Your assignment - The line containing "worst min-delay path" marks the end, so write out exactly every line from the top of the entries below through that one.

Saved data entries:
== Segment start ==

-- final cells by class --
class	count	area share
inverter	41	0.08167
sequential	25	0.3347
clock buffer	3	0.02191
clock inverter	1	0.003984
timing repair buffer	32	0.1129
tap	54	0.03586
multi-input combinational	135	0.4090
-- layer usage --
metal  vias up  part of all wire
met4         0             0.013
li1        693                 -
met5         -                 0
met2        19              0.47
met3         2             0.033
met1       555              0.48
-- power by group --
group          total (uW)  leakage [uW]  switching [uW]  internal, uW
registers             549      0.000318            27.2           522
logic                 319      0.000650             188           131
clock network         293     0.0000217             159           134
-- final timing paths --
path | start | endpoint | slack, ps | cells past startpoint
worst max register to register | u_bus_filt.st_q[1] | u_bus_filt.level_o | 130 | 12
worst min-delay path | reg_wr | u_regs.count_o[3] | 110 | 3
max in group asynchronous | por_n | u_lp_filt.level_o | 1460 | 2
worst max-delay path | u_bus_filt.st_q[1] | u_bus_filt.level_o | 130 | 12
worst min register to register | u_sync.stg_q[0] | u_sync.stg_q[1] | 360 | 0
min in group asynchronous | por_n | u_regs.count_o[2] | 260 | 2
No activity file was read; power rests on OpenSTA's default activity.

== Segment end ==

Response area -
-- final cells by class --
class	count	area share
inverter	41	0.08167
sequential	25	0.3347
clock buffer	3	0.02191
clock inverter	1	0.003984
timing repair buffer	32	0.1129
tap	54	0.03586
multi-input combinational	135	0.4090
-- layer usage --
metal  vias up  part of all wire
met4         0             0.013
li1        693                 -
met5         -                 0
met2        19              0.47
met3         2             0.033
met1       555              0.48
-- power by group --
group          total (uW)  leakage [uW]  switching [uW]  internal, uW
registers             549      0.000318            27.2           522
logic                 319      0.000650             188           131
clock network         293     0.0000217             159           134
-- final timing paths --
path | start | endpoint | slack, ps | cells past startpoint
worst max register to register | u_bus_filt.st_q[1] | u_bus_filt.level_o | 130 | 12
worst min-delay path | reg_wr | u_regs.count_o[3] | 110 | 3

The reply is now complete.